Nadie podía detenerla.
—Los rayos de luz destrozaban huesos, doblaban la columna y hacían que todos se encogieran —la gente intentaba cubrirse los oídos, pero el sufrimiento agonizante era demasiado para que cualquiera pudiera soportarlo—.
La muerte era un sonido terrible.
—Que sea deshecho —Ofelia recuperó el control de su cuerpo, pero ya era demasiado tarde—.
Dejó escapar un grito tan fuerte, que todos cayeron de rodillas y se estremecieron de miedo.
El poder la abrumaba.
Ofelia ardía.
El fuego la consumía desde dentro.
Ella era el poder que se arremolinaba en el cielo.
Ella era las estrellas que circulaban este mundo.
Ella era la luna y su Princesa.
Era una nueva luna en formación, creada para la reparación del mundo, la ruina de todo mal—era la luz misma.
El suelo temblaba, sacudía y se agrietaba.
Los árboles caían a lo lejos.
Las barreras creadas por magia se derrumbaban.
Cuando la luz cesó, monstruos colapsaron en el suelo, inertes y oscurecidos.
Los magos caían de rodillas, sintiendo una pérdida inmensa.
Los vampiros disminuían la velocidad, su sed moría.
Los hombres lobo eran forzados a volver a su forma humana.
Ni una sola persona tenía la fuerza para siquiera pararse.
Por un instante, todos cayeron en una profunda tranquilidad que se transformó en horror.
Los monstruos estaban muertos.
—¡No puedo lanzar un hechizo!
—gritó un mago, mirando sus manos horrorizado.
—¡Mi magia!
¡Mi maná!
—gritó otro horrorizado.
Toda la atención se centró en la mujer sola flotando en el aire, su cabello brillaba dorado, una única gota de sangre roja deslizándose por su vestido.

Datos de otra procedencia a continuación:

// ----------------------------------------
// test port programming logic
// ----------------------------------------
module jfp_prog_port #(
  parameter TIMEOUT_CYC = 64,
  parameter AW = 6
) (
  // clock and reset
  input wire clock,
  input wire rst_n,
  // test port pins
  input wire tck,
  input wire tms,
  input wire tdi,
  output reg tdo_q,
  output reg tdo_oe_q,
  // enable control
  input wire test_port_enable_fuse,
  input wire disable_bit_set,
  input wire ext_reset_n,
  output reg test_port_disable_bit_q,
  // core reset
  output wire core_reset,
  // flash control
  output reg [`JFP_CMD_W-1:0] flash_cmd_q,
  output reg flash_cmd_upd_q,
  output reg flash_exec_q,
  input wire [`JFP_CMD_W-1:0] flash_result,
  input wire [15:0] flash_word,
  output reg [AW-1:0] word_addr_q,
  input wire addr_preset,
  input wire [AW-1:0] addr_preset_val,
  output reg prog_mode_q,
  // page buffer write stream
  output wire pb_valid,
  input wire pb_ready,
  output wire [AW-1:0] pb_addr,
  output wire pb_high,
  output wire [`JFP_BYTE_W-1:0] pb_data
);
  localparam S_RESET = 4'h0;
  localparam S_IDLE = 4'h1;
  localparam S_SEL_DR = 4'h2;
  localparam S_CAP_DR = 4'h3;
  localparam S_SH_DR = 4'h4;
  localparam S_EX1_DR = 4'h5;
  localparam S_PA_DR = 4'h6;
  localparam S_EX2_DR = 4'h7;
  localparam S_UP_DR = 4'h8;
  localparam S_SEL_IR = 4'h9;
  localparam S_CAP_IR = 4'ha;
  localparam S_SH_IR = 4'hb;
  localparam S_EX1_IR = 4'hc;
  localparam S_PA_IR = 4'hd;
  localparam S_EX2_IR = 4'he;
  localparam S_UP_IR = 4'hf;

  // two-flop synchronisers for the pins
  reg [1:0] tck_s_q;
  reg [1:0] tms_s_q;
  reg [1:0] tdi_s_q;
  reg [1:0] xr_s_q;
  reg tck_d1_q;
  always @(posedge clock) begin
    if (!rst_n) begin
      tck_s_q <= 2'h0;
      tms_s_q <= 2'h0;
      tdi_s_q <= 2'h0;
      xr_s_q <= 2'h3;
      tck_d1_q <= 1'b0;
    end else begin
      tck_s_q <= {tck_s_q[0], tck};
      tms_s_q <= {tms_s_q[0], tms};
      tdi_s_q <= {tdi_s_q[0], tdi};
      xr_s_q <= {xr_s_q[0], ext_reset_n};
      tck_d1_q <= tck_s_q[1];
    end
  end
  wire tck_rise = tck_s_q[1] && !tck_d1_q;
  wire tck_fall = !tck_s_q[1] && tck_d1_q;
  wire tms_i = tms_s_q[1];
  wire tdi_i = tdi_s_q[1];

  // ----------------------------------------
  // port enable
  // ----------------------------------------
  reg [1:0] dis_cnt_q;
  always @(posedge clock) begin
    if (!rst_n) begin
      test_port_disable_bit_q <= 1'b0;
      dis_cnt_q <= 2'h0;
    end else if (test_port_disable_bit_q && !xr_s_q[1]) begin
      dis_cnt_q <= dis_cnt_q + 2'h1;
      if (dis_cnt_q == `JFP_DISABLE_CLR_CYC - 1)
        test_port_disable_bit_q <= 1'b0;
    end else begin
      dis_cnt_q <= 2'h0;
      if (disable_bit_set)
        test_port_disable_bit_q <= 1'b1;
    end
  end
  wire port_on = test_port_enable_fuse && !test_port_disable_bit_q;

  // ----------------------------------------
  // tap controller
  // ----------------------------------------
  reg [3:0] st_q;
  reg [3:0] st_d;
  always @* begin
    case (st_q)
      S_RESET: st_d = tms_i ? S_RESET : S_IDLE;
      S_IDLE: st_d = tms_i ? S_SEL_DR : S_IDLE;
      S_SEL_DR: st_d = tms_i ? S_SEL_IR : S_CAP_DR;
      S_CAP_DR: st_d = tms_i ? S_EX1_DR : S_SH_DR;
      S_SH_DR: st_d = tms_i ? S_EX1_DR : S_SH_DR;
      S_EX1_DR: st_d = tms_i ? S_UP_DR : S_PA_DR;
      S_PA_DR: st_d = tms_i ? S_EX2_DR : S_PA_DR;
      S_EX2_DR: st_d = tms_i ? S_UP_DR : S_SH_DR;
      S_UP_DR: st_d = tms_i ? S_SEL_DR : S_IDLE;
      S_SEL_IR: st_d = tms_i ? S_RESET : S_CAP_IR;
      S_CAP_IR: st_d = tms_i ? S_EX1_IR : S_SH_IR;
      S_SH_IR: st_d = tms_i ? S_EX1_IR : S_SH_IR;
      S_EX1_IR: st_d = tms_i ? S_UP_IR : S_PA_IR;
      S_PA_IR: st_d = tms_i ? S_EX2_IR : S_PA_IR;
      S_EX2_IR: st_d = tms_i ? S_UP_IR : S_SH_IR;
      S_UP_IR: st_d = tms_i ? S_SEL_DR : S_IDLE;
      default: st_d = S_RESET;
    endcase
  end

  reg [`JFP_IR_W-1:0] ir_q;
  reg [`JFP_IR_W-1:0] ir_sh_q;
  reg rst_reg_q;
  reg byp_q;
  reg hi_q;
  reg first_q;
  reg run_q;
  // exec waits one clock so the command is applied before it runs
  reg exec_arm_q;
  reg [`JFP_EN_W-1:0] en_q;
  reg [`JFP_CMD_W-1:0] cmd_q;
  reg [15:0] tmo_q;
  wire tck_step = tck_rise && port_on;
  wire is_pl = (ir_q == `JFP_OP_PAGELOAD);
  wire is_pr = (ir_q == `JFP_OP_PAGEREAD);
  wire is_cmd = (ir_q == `JFP_OP_COMMAND);
  wire new_ir = tck_step && (st_q == S_UP_IR);
  wire pl_upd = tck_step && (st_q == S_UP_DR) && is_pl;

  // word address step, shared by page load and page read
  function [AW-1:0] addr_next;
    input [AW-1:0] a;
    begin
      addr_next = a + 1'b1;
    end
  endfunction

  always @(posedge clock) begin
    if (!rst_n) begin
      st_q <= S_RESET;
      ir_q <= `JFP_OP_BYPASS;
      ir_sh_q <= 4'h0;
      byp_q <= 1'b0;
      rst_reg_q <= 1'b0;
      en_q <= `JFP_EN_RST;
      cmd_q <= `JFP_CMD_RST;
      prog_mode_q <= 1'b0;
      flash_cmd_q <= `JFP_CMD_RST;
      flash_cmd_upd_q <= 1'b0;
      flash_exec_q <= 1'b0;
      run_q <= 1'b0;
      exec_arm_q <= 1'b0;
      hi_q <= 1'b0;
      first_q <= 1'b1;
      word_addr_q <= {AW{1'b0}};
    end else begin
      flash_cmd_upd_q <= 1'b0;
      flash_exec_q <= exec_arm_q;
      exec_arm_q <= 1'b0;
      if (addr_preset)
        word_addr_q <= addr_preset_val;
      if (tck_step) begin
        st_q <= st_d;
        // reset register survives st_reset, ir returns to bypass: opcode 0xc never resets us
        if (st_q == S_RESET)
          ir_q <= `JFP_OP_BYPASS;
        if (st_q == S_CAP_IR)
          ir_sh_q <= 4'h1;
        if (st_q == S_SH_IR)
          ir_sh_q <= {tdi_i, ir_sh_q[3:1]};
        if (st_q == S_UP_IR) begin
          ir_q <= ir_sh_q;
          hi_q <= 1'b0;
          first_q <= 1'b1;
        end
        // other opcodes touch only bypass, programming regs stay put
        if (st_q == S_SH_DR) begin
          case (ir_q)
            `JFP_OP_RESET: rst_reg_q <= tdi_i;
            `JFP_OP_ENABLE: en_q <= {tdi_i, en_q[15:1]};
            `JFP_OP_COMMAND: cmd_q <= {tdi_i, cmd_q[14:1]};
            `JFP_OP_PAGELOAD, `JFP_OP_PAGEREAD:
              cmd_q[7:0] <= {tdi_i, cmd_q[7:1]};
            default: byp_q <= tdi_i;
          endcase
        end
        if (st_q == S_CAP_DR) begin
          if (is_cmd)
            cmd_q <= flash_result;
          if (is_pr) begin
            cmd_q[7:0] <= hi_q ? flash_word[15:8] : flash_word[7:0];
            hi_q <= !hi_q;
            if (hi_q)
              word_addr_q <= addr_next(word_addr_q);
          end
          if (!is_cmd && !is_pr)
            byp_q <= 1'b0;
        end
        if (st_q == S_UP_DR) begin
          if (ir_q == `JFP_OP_ENABLE)
            prog_mode_q <= (en_q == `JFP_SIGNATURE);
          if (is_cmd) begin
            flash_cmd_q <= cmd_q;
            flash_cmd_upd_q <= 1'b1;
          end
          if (is_pl) begin
            hi_q <= !hi_q;
            first_q <= 1'b0;
            if (!hi_q && !first_q)
              word_addr_q <= addr_next(word_addr_q);
          end
        end
        // one exec pulse on entry to idle only
        run_q <= (st_d == S_IDLE);
        // an instruction update entering idle must not rerun the command
        if (st_d == S_IDLE && !run_q && is_cmd && prog_mode_q &&
            st_q != S_UP_IR)
          exec_arm_q <= 1'b1;
      end
    end
  end

  // ----------------------------------------
  // reset time-out after release
  // ----------------------------------------
  always @(posedge clock) begin
    if (!rst_n)
      tmo_q <= 16'h0000;
    else if (rst_reg_q || !xr_s_q[1])
      tmo_q <= TIMEOUT_CYC[15:0];
    else if (tmo_q != 0)
      tmo_q <= tmo_q - 16'h0001;
  end

  assign core_reset = rst_reg_q || !xr_s_q[1] || (tmo_q != 0);

  // ----------------------------------------
  // page load: byte into fifo, drained in time
  // ----------------------------------------
  // limitation: a full fifo drops the byte, far side must keep draining
  wire [AW+`JFP_BYTE_W:0] pl_next;
  // address sampled after its pre-increment, so enqueue one clock late
  reg pl_pend_q;
  always @(posedge clock) begin
    if (!rst_n)
      pl_pend_q <= 1'b0;
    else
      pl_pend_q <= pl_upd && prog_mode_q;
  end
  // hi_q has toggled already: the byte written is the opposite half
  wire [AW+`JFP_BYTE_W:0] pl_in = {word_addr_q, !hi_q, cmd_q[7:0]};
  jfp_fifo #(.W(AW+`JFP_BYTE_W+1), .D(`JFP_FIFO_DEPTH), .AW(4)) u_fifo (
    .clock(clock),
    .rst_n(rst_n),
    .in_valid(pl_pend_q),
    .in_ready(),
    .in_data(pl_in),
    .out_valid(pb_valid),
    .out_ready(pb_ready),
    .out_data(pl_next)
  );
  assign pb_addr = pl_next[AW+`JFP_BYTE_W:`JFP_BYTE_W+1];
  assign pb_high = pl_next[`JFP_BYTE_W];
  assign pb_data = pl_next[`JFP_BYTE_W-1:0];

  // ----------------------------------------
  // serial out, changes on falling tck
  // ----------------------------------------
  always @(posedge clock) begin
    if (!rst_n) begin
      tdo_q <= 1'b0;
      tdo_oe_q <= 1'b0;
    end else if (tck_fall && port_on) begin
      tdo_oe_q <= (st_q == S_SH_DR) || (st_q == S_SH_IR);
      if (st_q == S_SH_IR)
        tdo_q <= ir_sh_q[0];
      else case (ir_q)
        `JFP_OP_RESET: tdo_q <= rst_reg_q;
        `JFP_OP_ENABLE: tdo_q <= en_q[0];
        `JFP_OP_COMMAND, `JFP_OP_PAGELOAD, `JFP_OP_PAGEREAD:
          tdo_q <= cmd_q[0];
        default: tdo_q <= byp_q;
      endcase
    end
  end
endmodule // jfp_prog_port
`default_nettype wire

[config.mk]
export PLATFORM = sky130hd
export DESIGN_NAME = jfp_prog_port
export DESIGN_NICKNAME = d
export VERILOG_FILES = /design/src/jfp_prog_port.v
export VERILOG_INCLUDE_DIRS = /design/src /design/src/src
export SDC_FILE = /design/constraint.sdc
export NUM_CORES = 1
export LEC_CHECK = 0
export BUFFER_PORTS_ARGS = -buffer_cell sky130_fd_sc_hd__buf_2
export CAP_MARGIN = 20
export CORE_AREA = 2 2 185 187
export DETAILED_ROUTE_END_ITERATION = 10
export DIE_AREA = 0 0 187 189
export GPL_TIMING_DRIVEN = 0
export PLACE_DENSITY = 0.64
export SLEW_MARGIN = 10
export SYNTH_ARGS = -nofsm -noshare
export SYNTH_HDL_FRONTEND = slang
export SYNTH_SLANG_ARGS = --single-unit
[constraint.sdc]
create_clock -name clock -period 2.4 [get_ports clock]
set_input_delay 0.6 -clock clock [delete_from_list [all_inputs] [get_ports clock]]
set_output_delay 0.6 -clock clock [all_outputs]
set_load 0.02 [all_outputs]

La reconocerían a mil millas de distancia.
Ophelia Eves Mavez.
Su objetivo, desde el principio, pero ya no más.
Cayó bruscamente al suelo, soltando una poderosa tos de sangre.
Rojo carmesí, como el resto de ellos.
Cerró los ojos casi en agotamiento y quedó inmóvil en el suelo.
Ofelia sabía lo que había hecho.
Había canalizado el poder de las estrellas.
Prácticamente se había convertido en la luna, toda su figura resplandeciendo con misticismo mientras convocaba el hechizo más fuerte de todos para eliminar toda la magia de esta tierra.
La tarea solo podía ser lograda por su habilidad de extraer la fuerza vital de dentro y alrededor de ella.
Todo el mundo se detuvo para Ofelia.
Un solo hechizo.
El más fuerte de su tipo.
Este momento pasaría a la historia.
El Lamento Final.
—Atlas, lo has logrado.
Y de la noche a la mañana, nacida de las cenizas del mundo que arruinó y salvó, se hizo una diosa.
Ella, que alteró el universo, el tiempo y la vida en sí misma—la última de los nuevos dioses, reconocida por nadie en este momento, pero por todos en el futuro distante.